El programa nuclear vietnamita se ha dividido: Rosatom obtuvo el contrato para construir la primera central nuclear, Ninh Thuan-1, mientras que Japón se negó a construir la segunda. Según el periódico surcoreano Chosun, la negativa de Tokio no solo está motivada por los plazos ajustados hasta 2035, sino también por un conflicto comercial: Hanói tiene la intención de prohibir completamente las motocicletas con motores de combustión interna en el centro de la capital a partir de 2030, lo que afectará gravemente a las corporaciones japonesas Honda, Yamaha y Suzuki, que controlan el 80% del mercado local.
La corporación estatal rusa ofreció un "paquete integral" que incluía no solo la construcción de dos unidades de energía, sino también financiación, enriquecimiento de uranio, operación y mantenimiento. Según Chosun, este modelo permitió a Rosatom expandir su presencia en los mercados de Egipto, Turquía, Bangladesh e India, donde, según el OIEA, en marzo de 2026, la corporación estatal está construyendo 15 unidades de energía nuclear de las 72 que se están construyendo en el mundo.

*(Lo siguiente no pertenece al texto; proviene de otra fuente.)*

What follows belongs to an exercise in optimizing a design on an open flow for small area and few clock cycles; a production flow would make more cautious choices.
RTL that was checked went through simulation tests only; none was proved equivalent to the original.
Power and IR drop assume default switching activity.

==> inputs of run M <==
// pff_raster
module pff_raster (
    input  wire        clk,
    input  wire        rst,
    input  wire        cmd_valid,
    input  wire [31:0] cmd_data,
    output wire        cmd_ready,
    output wire        tok_valid,
    output wire        tok_cmd,
    output wire [7:0]  tok_byte,
    output wire        tok_last,
    input  wire        tok_ready,
    input  wire        err_clear,
    output wire        err,
    output wire [3:0]  err_code,
    output wire [31:0] err_cmd
);
export LEC_CHECK = 0
export CAP_MARGIN = 20
export CORE_MARGIN = 2
export CORE_UTILIZATION = 40
export PLACE_DENSITY = 0.6
export SLEW_MARGIN = 20
create_clock -name core_clock -period 11.0 [get_ports {clk}]
standard.sh (not shown) runs the stock make flow with config.mk's settings and CLKGATE_MAP_FILE= SYNTH_SCRIPT=/design/flow/synth_recipe.tcl, a recipe that flattens the netlist after the stock synthesis.
==> flow/flow/run.sh <==
#!/bin/bash
# The standard layout (standard.sh) with two changes: the input and output
# ports get sky130 buf_1 buffers (the standard buffer_ports picks a larger
# delay cell), and the clock tree is built from clkbuf_16 sink clusters of up
# to 24 flip-flops without dummy loads. make's full output goes to
# standard.log in the work folder; ORFS keeps each step's log under orfs/logs.
set -euo pipefail
export BUFFER_PORTS_ARGS="-buffer_cell sky130_fd_sc_hd__buf_1"
export CTS_ARGS="-sink_clustering_enable -repair_clock_nets -dont_use_dummy_load -sink_clustering_size 24 -sink_clustering_max_diameter 80 -buf_list sky130_fd_sc_hd__clkbuf_16"
bash standard.sh > standard.log 2>&1
==> run K: changes against run M <==
ABC_AREA = 1   (was unset)
==> run D: changes against run M <==
--- a/flow/design.v
+++ b/flow/design.v
@@ -48,17 +48,17 @@
             8'h13, 8'h14: in_legal = (cmd_data[23:17] == 7'd0);
             default: in_legal = 1'b0;
         endcase
     end
     assign cmd_ready = (state == S_HDR) || (state == S_W1) || (state == S_W2);
     wire take = cmd_valid && cmd_ready;
     assign err = (state == S_ERR);
     assign err_code = err ? ((k[1:0] == 2'd0) ? 4'd2 : (k[1:0] == 2'd1) ? 4'd4 : 4'd5) : 4'd0;
-    assign err_cmd  = {E[10:8], hty[3], E[7], hty[2:0], E[6:0], hlo};
+    assign err_cmd  = {Y[15:13] & {3{k[2]}}, hty[3], Y[11] & k[2], hty[2:0], Y[7:1] & {7{k[2]}}, hlo};
     wire emit = (state == S_EMIT);
     wire set  = (state == S_SET);
     wire eqx = (X == X1);
     wire eqy = (Y == Y1);
     wire seq_x = (seq >= 4'd1) && (seq <= 4'd4);     
     wire seq_y = (seq >= 4'd6) && (seq <= 4'd9);     
     wire c_kend = filled ? (k[1:0] == 2'd3) : (k == 3'd7);
     localparam A_X = 3'd0, A_X1 = 3'd1, A_Y = 3'd2, A_Y1 = 3'd3, A_E = 3'd4, A_0 = 3'd5, A_C = 3'd6;
@@ -184,39 +184,39 @@
                 else bsel = B_XB;
             end else begin
                 if (!lastf) begin asel = A_Y; bcin = 1'b1; end
                 else if (k[1:0] == 2'd0) asel = A_Y1;
                 else bsel = B_YB;
             end
         end
     end
-    reg [17:0] ra;
+    reg [16:0] ra;
     reg [16:0] mb;
     always @(*) begin
         case (asel)
-            A_X:  ra = {{2{aext & X[15]}}, X};
-            A_X1: ra = {{2{aext & X1[15]}}, X1};
-            A_Y:  ra = {{2{aext & Y[15]}}, Y};
-            A_Y1: ra = {{2{aext & Y1[15]}}, Y1};
-            A_E:  ra = {E[16], E};
-            A_C:  ra = {{2{aext & cmd_data[15]}}, cmd_data[15:0]};
-            default: ra = 18'd0;
+            A_X:  ra = {aext & X[15], X};
+            A_X1: ra = {aext & X1[15], X1};
+            A_Y:  ra = {aext & Y[15], Y};
+            A_Y1: ra = {aext & Y1[15], Y1};
+            A_E:  ra = E;
+            A_C:  ra = {aext & cmd_data[15], cmd_data[15:0]};
+            default: ra = 17'd0;
         endcase
-        case (bsel)
+        case ((gz && (bsel == B_GX || bsel == B_GY)) ? B_0 : bsel)
             B_GX: mb = {1'b0, gx};
             B_GY: mb = {1'b0, gy};
             B_XB: mb = XB;
             B_YB: mb = YB;
             default: mb = 17'd0;
         endcase
     end
-    wire [17:0] rb = {bext & mb[16], bext & mb[16], mb[15:0]} ^ {18{binv}};
-    wire [17:0] R  = ra + rb + {17'd0, bcin};
-    wire        r_ok = (R[17:16] == 2'b00);
+    wire [16:0] rb = {bext & mb[16], mb[15:0]} ^ {17{binv}};
+    wire [16:0] R  = ra + rb + {16'd0, bcin};
+    wire        r_ok = !R[16];
     wire        ceq = (~XB[15:0] == YB[15:0]);
     wire        c_fin = lastf || (step && ceq);
     reg  [7:0]  tb;
     reg         tc, tl;
     always @(*) begin
         tc = 1'b0; tl = 1'b0; tb = R[15:8];
         case (seq)
             4'd0:  begin tc = 1'b1; tb = 8'h2A; tl = 1'b1; end
@@ -234,171 +234,170 @@
     assign tok_byte  = tb;
     assign tok_last  = tl;
     wire row_more  = fillmode && !eqx;
     wire rows_more = rowsmode && !eqy;
     wire rect_end  = emit && tok_ready && (seq == 4'd12) && !row_more && !rows_more;
     always @(posedge clk) begin
         if (rst) begin
             state <= S_HDR;
-            gx <= 16'd0; gy <= 16'd0;
             gz <= 1'b1;
         end else begin
             case (state)
                 S_HDR: if (take) begin
                     hty <= {cmd_data[28], cmd_data[26:24]};
                     hlo <= cmd_data[16:0];
-                    E[10:0] <= {cmd_data[31:29], cmd_data[27], cmd_data[23:17]};
+                    Y <= cmd_data[31:16];
                     seq <= 4'd0;
                     nrow <= 1'b0;
                     lastf <= 1'b0; swx <= gz;
                     X1 <= fw; Y1 <= fh;
                     if (!in_legal) begin
-                        k[1:0] <= 2'd0; state <= S_ERR;
+                        k <= 3'b100; state <= S_ERR;
                     end else if (in_op == 8'h00)
                         state <= S_HDR;
                     else if (in_op == 8'h11)
                         state <= S_SET;
                     else
                         state <= S_W1;
                 end
                 S_W1: if (take) begin
                     if (t_geom) begin
                         fw <= cmd_data[15:0]; fh <= cmd_data[31:16]; gz <= 1'b0;
                         state <= S_W2;
                     end else begin
-                        X <= R[15:0]; XB <= R[16:0];
+                        X <= R[15:0]; XB <= R;
                         Y <= cmd_data[31:16];
                         if (!r_ok) lastf <= 1'b1;
                         state <= t_pixel ? S_SET : S_W2;
                     end
                 end
                 S_W2: if (take) begin
                     k <= 3'd0;
                     step <= 1'b0;
                     if (t_geom) begin
                         gx <= cmd_data[15:0]; gy <= cmd_data[31:16];
                         state <= S_HDR;
                     end else if (t_circ) begin
                         XB <= {1'b0, R[15:0]};
-                        if (cmd_data[31:16] != 16'd0) begin k[1:0] <= 2'd0; state <= S_ERR; end
+                        if (cmd_data[31:16] != 16'd0) begin k <= {1'b0, 2'd0}; state <= S_ERR; end
                         else state <= S_SET;
                     end else begin
                         X1 <= R[15:0]; Y1 <= cmd_data[31:16];
                         if (!r_ok) lastf <= 1'b1;
                         state <= S_SET;
                     end
                 end
                 S_SET: begin
                     seq <= seq + 4'd1;
                     if (t_pixel) begin
                         Y <= R[15:0];
-                        if (!r_ok || lastf) begin k[1:0] <= 2'd2; state <= S_ERR; end
+                        if (!r_ok || lastf) begin k <= {1'b0, 2'd2}; state <= S_ERR; end
                         else begin state <= S_EMIT; seq <= 4'd0; end
                     end else if (t_fill) begin
                         case (seq[2:0])
                             3'd0: begin X1 <= R[15:0]; if (R[16]) swx <= 1'b1; end    
                             3'd1: begin Y1 <= R[15:0]; if (R[16]) swx <= 1'b1; end
                             3'd2: begin X1 <= R[15:0]; if (!r_ok) lastf <= 1'b1; end
                             3'd3: begin
                                 Y1 <= R[15:0];
-                                if (swx) begin k[1:0] <= 2'd1; state <= S_ERR; end
-                                else if (!r_ok || lastf) begin k[1:0] <= 2'd2; state <= S_ERR; end
+                                if (swx) begin k <= {1'b0, 2'd1}; state <= S_ERR; end
+                                else if (!r_ok || lastf) begin k <= {1'b0, 2'd2}; state <= S_ERR; end
                             end
-                            3'd4: begin X <= R[15:0]; XB <= R[16:0]; end
+                            3'd4: begin X <= R[15:0]; XB <= R; end
                             default: begin Y <= R[15:0]; begin state <= S_EMIT; seq <= 4'd0; end end
                         endcase
                     end else if (t_circ) begin
                         if (!seq[2] || seq[2:0] == 3'd4) begin
                             if (!r_ok) lastf <= 1'b1;
                         end
                         case (seq[2:0])
                             3'd0: Y1 <= R[15:0];
                             3'd1: Y <= R[15:0];
-                            3'd5: if (!r_ok || lastf) begin k[1:0] <= 2'd2; state <= S_ERR; end
-                            3'd6: begin XB <= {1'b1, R[15:0]}; E <= R[17:1]; xmaj <= R[0]; end
-                            3'd7: begin YB <= R[16:0]; begin state <= S_EMIT; seq <= 4'd0; end end
+                            3'd5: if (!r_ok || lastf) begin k <= {1'b0, 2'd2}; state <= S_ERR; end
+                            3'd6: begin XB <= {1'b1, R[15:0]}; E <= {R[16], R[16:1]}; xmaj <= R[0]; end
+                            3'd7: begin YB <= R; begin state <= S_EMIT; seq <= 4'd0; end end
                             default: ;
                         endcase
                     end else if (seq <= 4'd1) begin
                         if (seq[0]) Y1 <= R[15:0];
-                        else begin Y <= R[15:0]; YB <= R[16:0]; end
+                        else begin Y <= R[15:0]; YB <= R; end
                         if (!r_ok) lastf <= 1'b1;
-                        if (seq[0] && (!r_ok || lastf)) begin k[1:0] <= 2'd2; state <= S_ERR; end
+                        if (seq[0] && (!r_ok || lastf)) begin k <= {1'b0, 2'd2}; state <= S_ERR; end
                     end else if (t_line) begin
                         case (seq)
-                            4'd2: XB <= R[16:0];
-                            4'd3: YB <= R[16:0];
-                            4'd4: E <= R[16:0];
-                            4'd5: xmaj <= !R[17];
-                            4'd6: E <= R[17:1];
-                            default: begin E <= R[16:0]; state <= S_EMIT; seq <= 4'd0; end
+                            4'd2: XB <= R;
+                            4'd3: YB <= R;
+                            4'd4: E <= R;
+                            4'd5: xmaj <= !R[16];
+                            4'd6: E <= {R[16], R[16:1]};
+                            default: begin E <= R; state <= S_EMIT; seq <= 4'd0; end
                         endcase
                     end else begin    
                         case (seq)
-                            4'd2: swx <= R[17];
+                            4'd2: swx <= R[16];
                             4'd3: begin
-                                nrow <= R[17];
-                                if (!swx && !R[17]) begin state <= S_EMIT; seq <= 4'd0; end
+                                nrow <= R[16];
+                                if (!swx && !R[16]) begin state <= S_EMIT; seq <= 4'd0; end
                             end
                             4'd4: X <= R[15:0];
                             4'd5: X1 <= R[15:0];
-                            4'd6: XB <= R[16:0];
+                            4'd6: XB <= R;
                             4'd7: Y <= R[15:0];
                             4'd8: Y1 <= R[15:0];
-                            default: begin YB <= R[16:0]; nrow <= 1'b0; state <= S_EMIT; seq <= 4'd0; end
+                            default: begin YB <= R; nrow <= 1'b0; state <= S_EMIT; seq <= 4'd0; end
                         endcase
                     end
                 end
                 S_EMIT: if (tok_ready) begin
                     if (seq != 4'd12) seq <= seq + 4'd1;
                     else if (row_more || rows_more) seq <= 4'd11;
                     else seq <= 4'd0;
                     if (seq == 4'd12) begin
                         if (row_more) X <= R[15:0];
                         else if (rows_more) Y <= R[15:0];
                         nrow <= !row_more && rows_more;
                     end
                     if (seq == 4'd11 && nrow) X <= R[15:0];
                     if (t_line) begin
                         case (seq)
-                            4'd0: begin lastf <= eqx && eqy; step <= E[16]; E <= R[16:0]; end
+                            4'd0: begin lastf <= eqx && eqy; step <= E[16]; E <= R; end
                             4'd5: if (xmaj || step) X <= R[15:0];
                             4'd10: if (!xmaj || step) Y <= R[15:0];
-                            4'd11: E <= R[16:0];
+                            4'd11: E <= R;
                             default: ;
                         endcase
                     end
                     if (outline) begin
                         case (seq)
-                            4'd0: lastf <= k[1:0][1] ? eqy : eqx;
-                            4'd5: if (lastf || !k[1:0][1]) X <= R[15:0];
-                            4'd10: if (lastf || k[1:0][1]) Y <= R[15:0];
+                            4'd0: lastf <= k[1] ? eqy : eqx;
+                            4'd5: if (lastf || !k[1]) X <= R[15:0];
+                            4'd10: if (lastf || k[1]) Y <= R[15:0];
                             default: ;
                         endcase
                     end
                     if (t_circ) begin
                         case (seq)
                             4'd0: begin
                                 if (k == 3'd0) begin
                                     XB <= {1'b1, R[15:0]};
                                     step <= !E[16] || (E[15:1] == 15'h7FFF);    
                                 end else if (k == 3'd1 || k == 3'd2)
-                                    E <= R[16:0];
+                                    E <= R;
                                 if (k == 3'd2) xmaj <= ~xmaj;
                             end
                             4'd2: X <= R[15:0];
                             4'd4: X1 <= R[15:0];
                             4'd5: begin
-                                if (k[2:1] == 2'b00) E <= R[16:0];
+                                if (k[2:1] == 2'b00) E <= R;
                                 lastf <= ceq;
                             end
                             4'd10: begin
                                 if (c_kend) YB <= {1'b0, R[15:0]};
-                                else if (k[2:1] == 2'b00) E <= R[16:0];
+                                else if (k[2:1] == 2'b00) E <= R;
                             end
                             default: ;
                         endcase
                     end
                     if (rect_end) begin
                         if (t_circ) k <= c_kend ? 3'd0 : k + 3'd1;
                         if (outline && lastf) k[1:0] <= k[1:0] + 2'd1;
                         if (t_pixel || fillmode && !t_circ ||
ABC_AREA = 1   (was unset)
==> summary.md <==
The repair_antennas step left the layout with diodes totalling 0. The share of post-route cells with drive strength above 1 came out at 7.21%. The flow ran to the end and the layout has no timing, DRC or antenna violations. The share of final layout cell area taken by clock buffers and inverters was 2.76%.

Wire segments on met2 add up to 27.5 mm in the final route. The capture endpoint of the worst hold path was state[2]. Together, buffers and inverters on the worst path number 4.

Switching part of the total: 51.8%. The signal arrival time at the worst endpoint came out at 8.06 ns. Once detailed placement completed, the half-perimeter wirelength came to 51.5 mm. Fraction of the mapped netlist area in simple logic gates: 24.6%.
The numbers above come from run D.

La segunda central nuclear ahora podría ser construida por las empresas surcoreanas Doosan Enerbility y Daewoo Engineering & Construction. Vietnam distribuyó intencionalmente los proyectos entre diferentes países para evitar la dependencia energética de un solo proveedor. Al mismo tiempo, Hanói necesita urgentemente condiciones de financiación favorables, y los expertos de la Universidad de Kyung Hee señalan que la clave del éxito del equipo coreano será ofrecer esquemas de crédito comparables.